I guess I'd first have to try a paralegal school, and if that's not to my liking, embark on a full-fledged bar application, which could take five to six years. And even with that, the job opening in the trial of Saddam Hussein would still be available. Serving in that Baghdad courtroom has become so dangerous it makes those guys driving nitro-laden trucks in "The Wages of Fear" seem as intrepid as telemarketers. A day in court has a body count similar to a day on "24." What a shame this doesn't have gavel-to-gavel TV coverage. As they say, when it bleeds it leads.

It's part of our national self-delusion to assume that, in the harrowing process of trying to make over an alien culture to resemble our popular democracy, the legal system there can handle so high-octane a trial as that of a powerful dictator who still has a significant, if scattered, support base. Saddam continues to act imperiously in the trial, behaving as though he is still the Head of State. This is cagey on his part, playing both sides of the plea. Either he is insane or still the Head of State, overthrown temporarily by a foreign invasion. He of course wil never admit he made mistakes (just like another Head of State with a vested interest in the dispositon of Iraq). In accordance with his presumed role he derides the legitimacy of a trial, even as the great majority of Iraqis would like to see him condemned (and a small minority would prefer he be restored so that they can have full-time electricity again).

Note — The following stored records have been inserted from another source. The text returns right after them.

### config.mk
export PLATFORM = sky130hd
export DESIGN_NAME = fetch_issue_queue
export DESIGN_NICKNAME = d
export VERILOG_FILES = /design/src/rtl/tomasulo_pkg.sv /design/src/rtl/dq_fifo.sv /design/src/rtl/fetch_issue_queue.sv
export SDC_FILE = /design/constraint.sdc
export NUM_CORES = 1
export LEC_CHECK = 0
export ABC_AREA = 0
export CORE_MARGIN = 1
export CORE_UTILIZATION = 55
export CTS_CLUSTER_SIZE = 30
export DETAILED_ROUTE_END_ITERATION = 8
export PLACE_DENSITY = 0.83
export SYNTH_ARGS = -nofsm -noshare
export SYNTH_HDL_FRONTEND = slang
export SYNTH_SLANG_ARGS = --single-unit
### constraint.sdc
create_clock -name clk1 -period 2.4 [get_ports clk1]
set_input_delay 0.72 -clock clk1 [delete_from_list [all_inputs] [get_ports clk1]]
set_output_delay 0.72 -clock clk1 [all_outputs]
set_load 0.1 [all_outputs]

Of course he has been a brutal dictator and a warmonger, if not the architect of 9/11 as President Cheney would insist. (Oops, I mean vice-president. Sure). Saddam's ego would never allow him to admit wrong-doing in the pursuit of stability and security in his country. Common sense would tell us that a few testimonies would prove his bloodthirsty guilt, and a sensible jury or tribunal could condemn him justifiably. But not if the attorneys and judges keep getting picked off, one by one. This is going to be a difficult conviction if we stipulate that the trial be conducted with all the checks and balances that you find in an honest American non-military court. Every week, with threats and counter-threats and intense security measures and fearful witnesses, there could be grounds for a mistrial. And you know that no one who has suffered under Saddam would accept his release or even an abbreviated prison sentence. He has to vanish from the scene, and I don't mean like Idi Amin or Lon Nol.

So the show must go on. Johnnie Cochran should consider himself lucky he's dead, or he'd be on first call. If the scimitar doesn't hit, you must acquit. Ramsey Clark is doing his damndest to help, traveling to Iraq to consult with the defendant himself. Hey, Ramsey, it's one thing to oppose an ill-considered war, another to coddle a megalomaniac. Don't consider running for office for a while--unless it's Mayor of Fallouja.

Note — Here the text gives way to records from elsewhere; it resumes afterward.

[src/rtl/cv32e40p_register_file_scrubber.sv]
// Background scrubber for the Hamming-protected register file.
// Sweeps x1..x(NUM_REGS-1) through an idle read port. Each correctable fault
// is written back as corrected data through an idle write port. A core write
// to the same register always wins over the scrubber's copy.
module cv32e40p_register_file_scrubber #(
    parameter int unsigned ADDR_WIDTH = 6,
    parameter int unsigned DATA_WIDTH = 32,
    parameter int unsigned NUM_REGS   = 32,
    parameter int unsigned INTERVAL   = 1024,
    parameter int unsigned CNT_WIDTH  = 16
) (
    input  logic                  clk,
    input  logic                  rst,
    input  logic                  enable_i,
    output logic                  rreq_o,
    input  logic                  rgnt_i,
    output logic [ADDR_WIDTH-1:0] raddr_o,
    input  logic [DATA_WIDTH-1:0] rdata_i,
    input  logic                  fault_i,
    output logic                  wreq_o,
    input  logic                  wgnt_i,
    output logic [ADDR_WIDTH-1:0] waddr_o,
    output logic [DATA_WIDTH-1:0] wdata_o,
    input  logic                  core_we_i,
    input  logic [ADDR_WIDTH-1:0] core_waddr_i,
    output logic                  busy_o,
    output logic                  sweep_done_o,
    output logic [CNT_WIDTH-1:0]  err_cnt_o
);

    typedef enum logic [1:0] {
        S_IDLE = 2'd0,
        S_READ = 2'd1,
        S_WB   = 2'd2,
        S_ADV  = 2'd3
    } state_e;

    localparam int unsigned TIMER_W = (INTERVAL > 1) ? $clog2(INTERVAL) : 1;
    localparam logic [TIMER_W-1:0]    TIMER_LAST = TIMER_W'(INTERVAL - 1);
    localparam logic [ADDR_WIDTH-1:0] FIRST_ADDR = ADDR_WIDTH'(1);
    localparam logic [ADDR_WIDTH-1:0] LAST_ADDR  = ADDR_WIDTH'(NUM_REGS - 1);
    localparam logic [CNT_WIDTH-1:0]  CNT_MAX    = '1;

    state_e                  state_q, state_d;
    logic [TIMER_W-1:0]      timer_q, timer_d;
    logic [ADDR_WIDTH-1:0]   addr_q, addr_d;
    logic [DATA_WIDTH-1:0]   data_q, data_d;
    logic [CNT_WIDTH-1:0]    cnt_q, cnt_d;
    logic                    core_hit;

    // The core is overwriting the register currently being scrubbed.
    assign core_hit = core_we_i && (core_waddr_i == addr_q);

    // State register: all scrubber state, synchronously reset.
    always_ff @(posedge clk) begin
        // NOTE: non-blocking assignments keep every flop sampling pre-edge values.
        if (rst) begin
            state_q <= S_IDLE;
            timer_q <= '0;
            addr_q  <= FIRST_ADDR;
            data_q  <= '0;
            cnt_q   <= '0;
        end else begin
            state_q <= state_d;
            timer_q <= timer_d;
            addr_q  <= addr_d;
            data_q  <= data_d;
            cnt_q   <= cnt_d;
        end
    end

    // Next-state logic: interval timer, sweep sequencing and writeback decisions.
    always_comb begin
        // NOTE: hold-value defaults first so no path leaves a variable unassigned (no latches).
        state_d = state_q;
        timer_d = timer_q;
        addr_d  = addr_q;
        data_d  = data_q;
        cnt_d   = cnt_q;
        unique case (state_q)
            S_IDLE: begin
                if (!enable_i) begin
                    timer_d = '0;
                end else if (timer_q == TIMER_LAST) begin
                    timer_d = '0;
                    addr_d  = FIRST_ADDR;
                    state_d = S_READ;
                end else begin
                    timer_d = timer_q + TIMER_W'(1);
                end
            end
            S_READ: begin
                if (rgnt_i) begin
                    // A same-cycle core write makes the faulty word stale anyway.
                    if (fault_i && !core_hit) begin
                        data_d  = rdata_i;
                        state_d = S_WB;
                    end else begin
                        state_d = S_ADV;
                    end
                end else if (!enable_i) begin
                    addr_d  = FIRST_ADDR;
                    state_d = S_IDLE;
                end
            end
            S_WB: begin
                // Core data is newer than our corrected copy: drop the writeback.
                if (core_hit) begin
                    state_d = S_ADV;
                end else if (wgnt_i) begin
                    cnt_d   = (cnt_q == CNT_MAX) ? cnt_q : cnt_q + CNT_WIDTH'(1);
                    state_d = S_ADV;
                end
            end
            S_ADV: begin
                if (addr_q == LAST_ADDR) begin
                    addr_d  = FIRST_ADDR;
                    timer_d = '0;
                    state_d = S_IDLE;
                end else begin
                    addr_d  = addr_q + ADDR_WIDTH'(1);
                    state_d = enable_i ? S_READ : S_IDLE;
                end
            end
            default: begin
                addr_d  = FIRST_ADDR;
                timer_d = '0;
                state_d = S_IDLE;
            end
        endcase
    end

    // Outputs: registered-state decodes; the write request is also held off during reset.
    always_comb begin
        rreq_o       = (state_q == S_READ);
        raddr_o      = (state_q == S_READ) ? addr_q : '0;
        wreq_o       = (state_q == S_WB) && !rst;
        waddr_o      = (state_q == S_WB) ? addr_q : '0;
        wdata_o      = (state_q == S_WB) ? data_q : '0;
        busy_o       = (state_q != S_IDLE);
        sweep_done_o = (state_q == S_ADV) && (addr_q == LAST_ADDR);
        err_cnt_o    = cnt_q;
    end

endmodule

[config.mk]
export PLATFORM = sky130hd
export DESIGN_NAME = cv32e40p_register_file_scrubber
export DESIGN_NICKNAME = d
export VERILOG_FILES = /design/src/rtl/cv32e40p_register_file_scrubber.sv
export SDC_FILE = /design/constraint.sdc
export NUM_CORES = 1
export LEC_CHECK = 0
export BUFFER_PORTS_ARGS = -buffer_cell sky130_fd_sc_hd__buf_2
export CAP_MARGIN = 15
export CORE_MARGIN = 2
export CORE_UTILIZATION = 35
export DETAILED_ROUTE_END_ITERATION = 12
export GPL_TIMING_DRIVEN = 0
export PLACE_DENSITY = 0.58
export SYNTH_ARGS = -nofsm -noshare
export SYNTH_HDL_FRONTEND = slang
export SYNTH_SLANG_ARGS = --single-unit
[constraint.sdc]
create_clock -name clk -period 1.7 [get_ports clk]
set_input_delay 0.085 -clock clk [delete_from_list [all_inputs] [get_ports clk]]
set_output_delay 0.085 -clock clk [all_outputs]
set_load 0.1 [all_outputs]
* Word-level counts from Yosys, hierarchy flattened *
Index checks and enable logic that the tools add are counted.

storage, ports and cells
  flip-flop bits (word level) = 66
  bits of input ports = 45
  output and inout bits = 64
  logic and storage cells = 62

operators by class
  add/sub/neg operators = 3
  equal/unequal tests = 14
  multiplexer cells = 23
  bitwise gates (word level) = 2
  reduce and logical (&&, ||, !) cells = 15

operators by type and width
  cell                                                  count
  two-way mux 6 bit                                     7
  two-way mux 32 bit                                    1
  two-way mux 10 bit                                    3
  one-hot mux 10 bit (2 select lines)                   1
  one-hot mux 6 bit (3 select lines)                    1
  adder 16 x 1 -> 16 bit (second input constant)        1
  equality test 16 bit (second input constant)          1
  two-way mux 2 bit                                     6
  adder 10 x 1 -> 10 bit (second input constant)        1
  equality test 10 bit (second input constant)          1
  != test 2 bit (second input constant)                 5
  one-hot mux 2 bit (4 select lines)                    1
  AND reduction 4 bit                                   2
  adder 6 x 1 -> 6 bit (second input constant)          1
  equality test 6 x 5 -> 1 bit (second input constant)  1
  equality test 6 bit                                   1
  AND reduction 5 bit                                   1
  equality test 2 bit (second input constant)           2
  logical AND 1 bit                                     4
  nonzero test 2 bit                                    2
  two-way mux 1 bit                                     3
  != test 3 x 2 -> 1 bit (second input constant)        1
  != test 3 bit (second input constant)                 1
  AND reduction 3 bit                                   1
  other kinds (6)                                       8

* Logic depth before layout (Yosys ltp) *
Gate-level depths: netlist of the first run.

  depth after elaboration = 7
  mapped depth = 7
  mapped depth without buffers = 6

* Worst setup path before layout of the first run *
Ideal clock, no wire load.

  path kind = reg2reg
  from = register cnt_q[2] (netlist: err_cnt_o[2])
  to = register cnt_q[9] (netlist: err_cnt_o[9])
  library setup time = 0.121 ns
  data arrival time = 2.437 ns
  data required time = 1.579 ns
  slack = -0.858 ns
  stages on the path, launching flop included = 6
  path buffers = 0
  period minus slack after synthesis = 2.558 ns
  cell sequence = dfxtp_1 > and3_1 > nand3_1 > or3_1 > nor4b_1 > mux2_2

on the way
  word-level cells in the longest chain between the ends = 3
  elaborated cells between the ends (all ways) = 4
  those cells by class = add/sub (1); eq/ne (1); bitwise (1); reduce/logical (1)

ends and longest elaborated chain
  element                                                         line  text
  start: declaration                                              48    logic [CNT_WIDTH-1:0] cnt_q, cnt_d;
  start signal: assignment                                        68    cnt_q <= cnt_d;
  branches (longest 3 deep; another with adder 16 x 1 -> 16 bit)  --

Several ways; the timed one is not identified.
A chain may end at the register's enable or synchronous reset.

* Final worst setup path of the first run *
  from = register addr_q[2]
  to = register cnt_q[9] (netlist: err_cnt_o[9])

on the way
  word-level cells in the longest chain between the ends = 4

ends and longest elaborated chain
  element                        line  text
  start: declaration             46    logic [ADDR_WIDTH-1:0] addr_q, addr_d;
  start signal: assignment       66    addr_q <= addr_d;
  equality test 6 bit            52    assign core_hit = core_we_i && (core_waddr_i == addr_q);
  logical AND 1 bit              52
  NOT 1 bit (no line)            --
  AND reduction 4 bit (no line)  --

No other way between the ends.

I hate to sound like Pat Robertson, but perhaps the only way to wiggle out of an endless fear and corruption-ridden trial would be for someone to whack Super Saddam. I mean, if security is so lame that you can't tell a Baathist sympathizer from an Iraqi policeman, someone ought to be able to sneak in a weapon to pop the putz. I mean, who would really complain? We have no international sympathizers anyway, the elements of a fair trial are impossible to sustain, and it would certainly cut the head off the snake of the Insurgency. Plus eliminate the nightmare forever from the neoCons that if we withdraw quickly from the morass of Iraq the populace may clamor for the strong leadership of the only person who could hold the three competing factions of Iraqi society in thrall. Hey, let's not forget the return of Juan Peron.

Okay, I'm only kidding, sorta, maybe. But why is it only the good leaders get assassinated? Gandhi, Lincoln, Kennedy, Rabin, Sadat? Life is so unfair. And Baghdad is not Nuremburg.